WHAT NEEDS TO BE DONE
Go through the data below and return each line containing the word "ideal".

EXERCISE INPUTS

---+---

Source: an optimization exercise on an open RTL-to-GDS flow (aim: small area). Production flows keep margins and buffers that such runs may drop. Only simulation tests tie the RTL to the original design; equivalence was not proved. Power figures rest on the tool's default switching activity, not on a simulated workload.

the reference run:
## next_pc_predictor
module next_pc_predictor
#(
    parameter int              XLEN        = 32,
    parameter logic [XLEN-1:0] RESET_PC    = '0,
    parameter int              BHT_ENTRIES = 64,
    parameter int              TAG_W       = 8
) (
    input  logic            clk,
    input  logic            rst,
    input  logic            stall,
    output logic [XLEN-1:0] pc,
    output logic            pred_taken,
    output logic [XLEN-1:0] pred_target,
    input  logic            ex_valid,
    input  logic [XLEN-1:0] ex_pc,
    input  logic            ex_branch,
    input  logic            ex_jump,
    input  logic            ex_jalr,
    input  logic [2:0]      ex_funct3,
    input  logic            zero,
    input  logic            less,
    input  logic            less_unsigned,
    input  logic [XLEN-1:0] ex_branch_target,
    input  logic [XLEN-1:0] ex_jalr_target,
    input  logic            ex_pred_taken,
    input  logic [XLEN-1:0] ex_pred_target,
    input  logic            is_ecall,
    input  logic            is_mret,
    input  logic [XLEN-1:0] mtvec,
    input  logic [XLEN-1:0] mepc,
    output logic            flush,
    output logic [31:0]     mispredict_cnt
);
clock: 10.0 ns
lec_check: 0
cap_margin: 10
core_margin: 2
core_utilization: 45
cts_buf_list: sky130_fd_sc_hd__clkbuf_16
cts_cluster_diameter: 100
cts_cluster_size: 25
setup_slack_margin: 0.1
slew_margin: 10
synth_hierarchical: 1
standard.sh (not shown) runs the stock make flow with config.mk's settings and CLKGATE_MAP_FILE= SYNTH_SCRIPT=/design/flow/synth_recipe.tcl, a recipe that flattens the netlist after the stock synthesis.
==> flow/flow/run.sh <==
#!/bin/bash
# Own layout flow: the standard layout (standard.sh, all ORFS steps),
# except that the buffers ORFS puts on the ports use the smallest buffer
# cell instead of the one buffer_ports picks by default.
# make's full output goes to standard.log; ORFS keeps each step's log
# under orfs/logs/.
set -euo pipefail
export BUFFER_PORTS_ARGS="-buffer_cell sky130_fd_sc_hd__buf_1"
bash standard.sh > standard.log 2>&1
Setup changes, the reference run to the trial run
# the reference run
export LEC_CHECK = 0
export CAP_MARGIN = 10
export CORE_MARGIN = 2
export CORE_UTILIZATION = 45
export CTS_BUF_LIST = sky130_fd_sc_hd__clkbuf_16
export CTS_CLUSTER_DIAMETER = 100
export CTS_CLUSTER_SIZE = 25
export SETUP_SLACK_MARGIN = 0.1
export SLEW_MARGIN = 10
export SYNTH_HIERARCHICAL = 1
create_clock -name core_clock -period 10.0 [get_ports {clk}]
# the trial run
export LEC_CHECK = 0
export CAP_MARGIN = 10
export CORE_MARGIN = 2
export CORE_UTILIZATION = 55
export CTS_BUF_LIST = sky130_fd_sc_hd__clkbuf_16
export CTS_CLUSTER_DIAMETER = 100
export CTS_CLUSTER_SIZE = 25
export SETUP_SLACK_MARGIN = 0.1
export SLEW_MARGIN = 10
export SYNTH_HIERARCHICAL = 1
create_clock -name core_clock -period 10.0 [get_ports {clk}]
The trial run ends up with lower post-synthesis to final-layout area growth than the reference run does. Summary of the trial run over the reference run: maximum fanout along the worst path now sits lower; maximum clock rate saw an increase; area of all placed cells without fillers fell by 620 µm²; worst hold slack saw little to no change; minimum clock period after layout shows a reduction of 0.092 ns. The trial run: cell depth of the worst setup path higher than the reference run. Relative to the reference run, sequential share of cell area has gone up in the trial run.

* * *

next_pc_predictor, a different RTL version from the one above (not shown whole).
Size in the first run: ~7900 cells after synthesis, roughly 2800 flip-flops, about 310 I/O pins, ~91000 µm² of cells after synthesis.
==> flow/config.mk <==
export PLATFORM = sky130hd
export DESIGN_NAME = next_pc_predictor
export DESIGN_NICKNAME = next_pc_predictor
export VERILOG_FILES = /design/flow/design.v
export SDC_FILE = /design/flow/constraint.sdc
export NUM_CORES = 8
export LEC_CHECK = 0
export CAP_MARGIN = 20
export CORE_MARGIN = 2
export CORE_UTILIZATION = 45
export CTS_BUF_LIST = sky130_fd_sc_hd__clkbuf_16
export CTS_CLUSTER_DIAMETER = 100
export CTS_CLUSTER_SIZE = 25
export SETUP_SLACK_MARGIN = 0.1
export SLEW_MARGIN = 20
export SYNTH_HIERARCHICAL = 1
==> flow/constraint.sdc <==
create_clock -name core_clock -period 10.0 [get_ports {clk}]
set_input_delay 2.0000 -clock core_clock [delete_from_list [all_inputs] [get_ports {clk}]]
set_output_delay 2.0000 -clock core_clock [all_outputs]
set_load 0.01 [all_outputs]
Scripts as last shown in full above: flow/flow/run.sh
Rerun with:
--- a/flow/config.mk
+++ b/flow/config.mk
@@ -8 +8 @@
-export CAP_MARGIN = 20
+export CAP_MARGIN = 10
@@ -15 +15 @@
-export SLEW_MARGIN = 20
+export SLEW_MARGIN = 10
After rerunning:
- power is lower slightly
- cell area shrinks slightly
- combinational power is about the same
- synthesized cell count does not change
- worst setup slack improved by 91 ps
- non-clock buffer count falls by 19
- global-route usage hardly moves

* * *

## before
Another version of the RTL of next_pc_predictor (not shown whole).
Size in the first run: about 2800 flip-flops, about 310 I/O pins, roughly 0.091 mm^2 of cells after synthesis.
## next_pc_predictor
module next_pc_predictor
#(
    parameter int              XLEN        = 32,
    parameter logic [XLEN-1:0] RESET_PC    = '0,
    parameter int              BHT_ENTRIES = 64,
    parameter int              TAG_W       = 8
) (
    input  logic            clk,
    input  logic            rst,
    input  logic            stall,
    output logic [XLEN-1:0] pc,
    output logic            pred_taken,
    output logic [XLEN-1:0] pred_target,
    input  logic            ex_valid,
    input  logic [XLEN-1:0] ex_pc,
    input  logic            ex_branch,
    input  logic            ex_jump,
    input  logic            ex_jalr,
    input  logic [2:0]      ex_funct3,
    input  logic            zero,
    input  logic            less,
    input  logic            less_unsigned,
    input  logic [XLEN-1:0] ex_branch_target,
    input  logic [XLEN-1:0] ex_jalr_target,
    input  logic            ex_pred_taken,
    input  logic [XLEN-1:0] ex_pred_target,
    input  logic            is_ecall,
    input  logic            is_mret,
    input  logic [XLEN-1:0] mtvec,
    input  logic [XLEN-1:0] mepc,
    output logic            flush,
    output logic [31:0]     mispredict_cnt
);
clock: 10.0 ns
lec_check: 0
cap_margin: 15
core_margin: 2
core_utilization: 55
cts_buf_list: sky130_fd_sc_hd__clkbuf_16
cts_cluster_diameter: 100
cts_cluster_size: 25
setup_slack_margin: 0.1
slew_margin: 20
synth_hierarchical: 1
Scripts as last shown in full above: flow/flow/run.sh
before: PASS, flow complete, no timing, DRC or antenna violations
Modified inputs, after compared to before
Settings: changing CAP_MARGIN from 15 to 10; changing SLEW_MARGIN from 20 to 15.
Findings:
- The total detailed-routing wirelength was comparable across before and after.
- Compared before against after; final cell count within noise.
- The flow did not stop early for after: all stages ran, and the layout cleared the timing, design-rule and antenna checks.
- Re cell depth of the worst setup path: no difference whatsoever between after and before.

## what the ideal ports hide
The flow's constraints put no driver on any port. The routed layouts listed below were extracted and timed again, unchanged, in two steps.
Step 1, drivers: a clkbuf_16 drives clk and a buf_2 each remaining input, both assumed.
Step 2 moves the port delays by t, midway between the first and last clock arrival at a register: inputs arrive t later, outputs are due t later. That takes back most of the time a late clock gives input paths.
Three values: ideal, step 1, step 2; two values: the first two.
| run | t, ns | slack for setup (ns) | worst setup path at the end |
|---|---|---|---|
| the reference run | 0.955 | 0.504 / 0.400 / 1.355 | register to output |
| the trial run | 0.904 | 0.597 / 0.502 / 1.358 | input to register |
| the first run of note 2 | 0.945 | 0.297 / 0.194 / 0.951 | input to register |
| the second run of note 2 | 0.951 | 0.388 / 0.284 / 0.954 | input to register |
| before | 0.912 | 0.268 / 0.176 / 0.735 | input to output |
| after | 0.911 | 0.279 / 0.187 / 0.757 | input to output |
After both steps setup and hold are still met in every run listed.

---+---

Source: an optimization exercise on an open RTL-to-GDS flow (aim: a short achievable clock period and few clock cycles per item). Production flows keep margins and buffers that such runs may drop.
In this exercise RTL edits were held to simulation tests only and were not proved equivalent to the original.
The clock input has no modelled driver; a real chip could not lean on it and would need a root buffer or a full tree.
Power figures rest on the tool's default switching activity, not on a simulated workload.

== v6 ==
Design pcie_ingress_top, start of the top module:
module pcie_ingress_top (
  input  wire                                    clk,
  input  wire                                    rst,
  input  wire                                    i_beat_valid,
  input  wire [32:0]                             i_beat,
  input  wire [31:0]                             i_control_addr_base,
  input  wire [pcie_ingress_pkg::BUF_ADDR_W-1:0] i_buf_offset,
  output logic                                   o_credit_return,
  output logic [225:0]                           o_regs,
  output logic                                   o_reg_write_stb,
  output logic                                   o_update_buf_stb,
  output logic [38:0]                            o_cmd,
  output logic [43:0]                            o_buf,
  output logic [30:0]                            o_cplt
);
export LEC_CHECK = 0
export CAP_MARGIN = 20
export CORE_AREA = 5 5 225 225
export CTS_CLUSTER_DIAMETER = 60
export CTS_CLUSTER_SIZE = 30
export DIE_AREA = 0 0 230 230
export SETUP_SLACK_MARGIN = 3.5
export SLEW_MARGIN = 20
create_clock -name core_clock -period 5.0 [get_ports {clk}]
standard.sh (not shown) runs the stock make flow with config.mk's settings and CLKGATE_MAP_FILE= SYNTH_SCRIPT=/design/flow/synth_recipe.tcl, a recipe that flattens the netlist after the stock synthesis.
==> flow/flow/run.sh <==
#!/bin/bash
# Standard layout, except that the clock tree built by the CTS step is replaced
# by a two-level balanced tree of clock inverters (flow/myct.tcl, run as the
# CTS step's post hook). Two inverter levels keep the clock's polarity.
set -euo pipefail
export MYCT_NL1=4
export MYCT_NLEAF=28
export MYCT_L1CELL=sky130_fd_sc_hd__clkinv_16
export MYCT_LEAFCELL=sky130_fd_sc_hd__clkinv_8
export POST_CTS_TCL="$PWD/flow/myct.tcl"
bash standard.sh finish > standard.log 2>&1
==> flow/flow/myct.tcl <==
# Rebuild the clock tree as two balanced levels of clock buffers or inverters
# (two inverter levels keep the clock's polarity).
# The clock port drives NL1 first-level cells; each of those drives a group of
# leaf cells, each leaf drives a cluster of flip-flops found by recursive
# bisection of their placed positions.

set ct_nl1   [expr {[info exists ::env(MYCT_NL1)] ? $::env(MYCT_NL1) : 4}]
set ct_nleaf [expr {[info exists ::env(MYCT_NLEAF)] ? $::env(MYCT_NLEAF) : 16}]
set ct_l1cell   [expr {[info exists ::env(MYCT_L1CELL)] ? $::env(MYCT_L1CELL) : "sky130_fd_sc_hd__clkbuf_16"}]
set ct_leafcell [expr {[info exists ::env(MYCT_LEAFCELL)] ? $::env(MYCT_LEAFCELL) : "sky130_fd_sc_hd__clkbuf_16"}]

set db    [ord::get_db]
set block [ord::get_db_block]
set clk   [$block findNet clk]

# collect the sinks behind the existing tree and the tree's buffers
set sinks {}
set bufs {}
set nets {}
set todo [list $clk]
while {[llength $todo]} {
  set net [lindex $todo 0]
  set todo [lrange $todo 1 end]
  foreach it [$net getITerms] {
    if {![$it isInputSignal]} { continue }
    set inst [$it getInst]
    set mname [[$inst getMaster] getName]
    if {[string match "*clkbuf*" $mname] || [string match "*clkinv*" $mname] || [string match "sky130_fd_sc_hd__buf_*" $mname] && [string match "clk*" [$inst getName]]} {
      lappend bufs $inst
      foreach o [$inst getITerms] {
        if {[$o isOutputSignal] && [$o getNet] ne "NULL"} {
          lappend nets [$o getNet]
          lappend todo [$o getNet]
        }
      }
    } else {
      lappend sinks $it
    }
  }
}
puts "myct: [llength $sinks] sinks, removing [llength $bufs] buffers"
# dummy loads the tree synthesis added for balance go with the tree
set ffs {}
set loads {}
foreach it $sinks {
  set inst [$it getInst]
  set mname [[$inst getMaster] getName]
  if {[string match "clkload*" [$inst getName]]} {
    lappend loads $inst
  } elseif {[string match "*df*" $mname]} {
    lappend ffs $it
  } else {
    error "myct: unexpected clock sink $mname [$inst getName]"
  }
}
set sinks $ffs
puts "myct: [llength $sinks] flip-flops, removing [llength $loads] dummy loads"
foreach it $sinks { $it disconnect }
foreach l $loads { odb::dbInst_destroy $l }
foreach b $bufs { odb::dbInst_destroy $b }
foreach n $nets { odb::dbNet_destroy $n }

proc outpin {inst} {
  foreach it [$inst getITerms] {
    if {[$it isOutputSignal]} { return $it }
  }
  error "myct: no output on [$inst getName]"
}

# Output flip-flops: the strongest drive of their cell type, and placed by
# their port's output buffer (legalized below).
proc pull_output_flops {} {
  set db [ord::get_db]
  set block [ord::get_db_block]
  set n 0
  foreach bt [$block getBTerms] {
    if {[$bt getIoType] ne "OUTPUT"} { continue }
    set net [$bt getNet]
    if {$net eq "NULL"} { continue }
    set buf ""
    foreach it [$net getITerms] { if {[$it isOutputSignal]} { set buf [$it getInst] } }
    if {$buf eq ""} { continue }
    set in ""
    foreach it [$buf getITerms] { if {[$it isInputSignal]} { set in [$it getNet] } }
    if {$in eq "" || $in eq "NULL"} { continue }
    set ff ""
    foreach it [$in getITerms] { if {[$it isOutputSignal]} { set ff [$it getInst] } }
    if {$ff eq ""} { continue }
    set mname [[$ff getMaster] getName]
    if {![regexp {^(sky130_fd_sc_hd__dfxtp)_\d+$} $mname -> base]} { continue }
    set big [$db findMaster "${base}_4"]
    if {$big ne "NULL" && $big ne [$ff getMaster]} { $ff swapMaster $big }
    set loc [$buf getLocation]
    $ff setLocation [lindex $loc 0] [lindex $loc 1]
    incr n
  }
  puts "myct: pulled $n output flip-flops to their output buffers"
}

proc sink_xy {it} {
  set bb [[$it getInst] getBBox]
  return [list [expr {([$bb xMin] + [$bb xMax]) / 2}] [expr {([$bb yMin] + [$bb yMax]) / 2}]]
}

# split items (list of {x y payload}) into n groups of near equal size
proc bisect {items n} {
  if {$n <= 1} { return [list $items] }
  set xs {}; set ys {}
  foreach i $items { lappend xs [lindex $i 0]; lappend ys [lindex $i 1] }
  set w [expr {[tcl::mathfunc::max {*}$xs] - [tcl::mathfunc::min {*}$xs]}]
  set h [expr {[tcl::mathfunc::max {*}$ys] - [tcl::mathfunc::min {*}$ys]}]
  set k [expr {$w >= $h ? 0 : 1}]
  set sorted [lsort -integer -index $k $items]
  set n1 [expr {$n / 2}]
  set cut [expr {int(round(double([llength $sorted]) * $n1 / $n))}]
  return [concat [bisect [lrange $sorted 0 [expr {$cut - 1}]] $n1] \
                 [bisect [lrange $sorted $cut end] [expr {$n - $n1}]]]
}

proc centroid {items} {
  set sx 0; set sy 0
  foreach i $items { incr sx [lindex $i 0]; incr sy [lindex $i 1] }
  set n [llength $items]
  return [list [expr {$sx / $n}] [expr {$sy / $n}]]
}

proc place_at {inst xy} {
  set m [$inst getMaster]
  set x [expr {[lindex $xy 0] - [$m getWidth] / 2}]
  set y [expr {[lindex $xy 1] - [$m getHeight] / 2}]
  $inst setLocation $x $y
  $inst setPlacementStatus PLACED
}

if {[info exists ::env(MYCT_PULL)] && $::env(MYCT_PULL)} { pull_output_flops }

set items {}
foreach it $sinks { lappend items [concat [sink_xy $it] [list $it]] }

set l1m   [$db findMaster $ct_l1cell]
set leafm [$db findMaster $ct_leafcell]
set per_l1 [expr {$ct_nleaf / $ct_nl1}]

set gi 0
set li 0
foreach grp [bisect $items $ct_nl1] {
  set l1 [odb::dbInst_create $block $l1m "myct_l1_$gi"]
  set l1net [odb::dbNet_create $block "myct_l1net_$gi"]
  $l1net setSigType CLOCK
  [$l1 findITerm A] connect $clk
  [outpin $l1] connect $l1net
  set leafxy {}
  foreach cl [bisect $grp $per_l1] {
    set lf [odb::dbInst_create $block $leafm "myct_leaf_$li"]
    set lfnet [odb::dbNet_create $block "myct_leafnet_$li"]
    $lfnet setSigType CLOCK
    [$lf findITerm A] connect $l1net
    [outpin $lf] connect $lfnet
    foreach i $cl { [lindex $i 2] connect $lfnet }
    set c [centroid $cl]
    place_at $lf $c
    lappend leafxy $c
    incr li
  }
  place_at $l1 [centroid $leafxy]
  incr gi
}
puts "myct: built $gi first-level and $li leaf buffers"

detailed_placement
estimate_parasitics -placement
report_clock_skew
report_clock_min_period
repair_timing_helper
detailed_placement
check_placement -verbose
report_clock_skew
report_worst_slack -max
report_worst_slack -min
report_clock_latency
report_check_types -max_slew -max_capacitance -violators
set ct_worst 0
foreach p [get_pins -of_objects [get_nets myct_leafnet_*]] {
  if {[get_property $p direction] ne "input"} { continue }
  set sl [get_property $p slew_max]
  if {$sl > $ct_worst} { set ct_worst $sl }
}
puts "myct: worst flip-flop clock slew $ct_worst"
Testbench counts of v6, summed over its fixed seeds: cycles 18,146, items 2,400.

---+---

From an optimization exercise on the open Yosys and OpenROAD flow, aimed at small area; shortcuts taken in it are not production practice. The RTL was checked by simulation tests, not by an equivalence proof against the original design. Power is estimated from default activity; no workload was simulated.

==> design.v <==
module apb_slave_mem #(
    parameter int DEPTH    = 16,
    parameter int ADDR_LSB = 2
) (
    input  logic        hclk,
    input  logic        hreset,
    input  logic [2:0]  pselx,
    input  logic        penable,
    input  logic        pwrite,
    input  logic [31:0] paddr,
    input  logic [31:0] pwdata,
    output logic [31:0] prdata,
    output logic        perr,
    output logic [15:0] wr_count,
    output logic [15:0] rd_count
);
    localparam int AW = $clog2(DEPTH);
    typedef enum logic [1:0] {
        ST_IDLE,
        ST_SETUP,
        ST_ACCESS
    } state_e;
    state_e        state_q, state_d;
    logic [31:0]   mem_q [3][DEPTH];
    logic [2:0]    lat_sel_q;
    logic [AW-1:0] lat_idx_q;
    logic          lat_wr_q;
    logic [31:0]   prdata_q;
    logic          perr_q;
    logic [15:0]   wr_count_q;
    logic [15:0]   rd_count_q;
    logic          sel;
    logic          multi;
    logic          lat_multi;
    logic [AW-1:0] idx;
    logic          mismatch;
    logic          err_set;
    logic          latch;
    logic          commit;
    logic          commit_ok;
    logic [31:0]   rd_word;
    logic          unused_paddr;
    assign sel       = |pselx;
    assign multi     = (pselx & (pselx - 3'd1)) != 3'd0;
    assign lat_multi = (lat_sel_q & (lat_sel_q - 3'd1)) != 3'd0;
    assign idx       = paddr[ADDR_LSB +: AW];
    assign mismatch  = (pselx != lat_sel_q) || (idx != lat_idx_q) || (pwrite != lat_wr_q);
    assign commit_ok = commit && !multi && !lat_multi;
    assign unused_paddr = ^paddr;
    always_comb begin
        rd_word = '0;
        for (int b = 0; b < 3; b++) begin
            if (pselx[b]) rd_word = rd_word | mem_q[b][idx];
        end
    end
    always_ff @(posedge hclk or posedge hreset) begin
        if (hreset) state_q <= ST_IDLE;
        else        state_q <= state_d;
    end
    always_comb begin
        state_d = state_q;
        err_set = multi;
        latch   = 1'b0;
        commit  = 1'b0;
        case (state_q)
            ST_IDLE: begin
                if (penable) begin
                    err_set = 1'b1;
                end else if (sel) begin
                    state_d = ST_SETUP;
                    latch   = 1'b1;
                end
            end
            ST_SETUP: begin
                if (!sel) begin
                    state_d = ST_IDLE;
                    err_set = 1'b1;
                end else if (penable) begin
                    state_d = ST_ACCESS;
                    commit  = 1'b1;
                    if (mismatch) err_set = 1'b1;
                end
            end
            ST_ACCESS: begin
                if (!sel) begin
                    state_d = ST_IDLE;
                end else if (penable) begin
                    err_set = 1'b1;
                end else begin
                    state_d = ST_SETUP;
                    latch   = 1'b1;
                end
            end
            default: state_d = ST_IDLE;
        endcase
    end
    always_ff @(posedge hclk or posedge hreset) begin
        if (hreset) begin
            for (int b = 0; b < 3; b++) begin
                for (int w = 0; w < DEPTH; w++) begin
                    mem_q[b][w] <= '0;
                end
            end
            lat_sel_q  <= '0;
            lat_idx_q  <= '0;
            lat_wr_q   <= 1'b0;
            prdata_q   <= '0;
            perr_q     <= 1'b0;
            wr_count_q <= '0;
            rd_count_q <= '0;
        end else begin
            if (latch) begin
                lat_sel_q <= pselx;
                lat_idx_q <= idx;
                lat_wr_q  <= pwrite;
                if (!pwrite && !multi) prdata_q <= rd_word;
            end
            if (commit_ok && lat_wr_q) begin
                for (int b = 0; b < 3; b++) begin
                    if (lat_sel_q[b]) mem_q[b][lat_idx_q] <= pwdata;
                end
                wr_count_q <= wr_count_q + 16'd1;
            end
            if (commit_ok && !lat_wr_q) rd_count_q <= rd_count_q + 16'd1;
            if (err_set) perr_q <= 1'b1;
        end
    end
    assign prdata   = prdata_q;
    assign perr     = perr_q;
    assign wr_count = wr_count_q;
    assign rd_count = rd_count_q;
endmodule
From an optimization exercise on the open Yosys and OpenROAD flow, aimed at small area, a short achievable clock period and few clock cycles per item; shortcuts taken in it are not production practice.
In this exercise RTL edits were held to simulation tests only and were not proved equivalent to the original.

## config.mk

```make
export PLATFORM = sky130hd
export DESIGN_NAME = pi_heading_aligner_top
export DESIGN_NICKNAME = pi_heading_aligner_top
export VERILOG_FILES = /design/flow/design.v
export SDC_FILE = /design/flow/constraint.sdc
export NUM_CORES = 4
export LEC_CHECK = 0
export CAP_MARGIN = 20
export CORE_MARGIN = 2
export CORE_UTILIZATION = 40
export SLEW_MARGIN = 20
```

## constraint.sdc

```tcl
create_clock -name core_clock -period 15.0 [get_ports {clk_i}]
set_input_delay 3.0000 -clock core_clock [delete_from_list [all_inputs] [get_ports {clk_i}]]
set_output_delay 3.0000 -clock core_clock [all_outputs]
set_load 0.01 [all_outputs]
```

---+---

ANSWER TO THIS EXERCISE
## what the ideal ports hide
Three values: ideal, step 1, step 2; two values: the first two.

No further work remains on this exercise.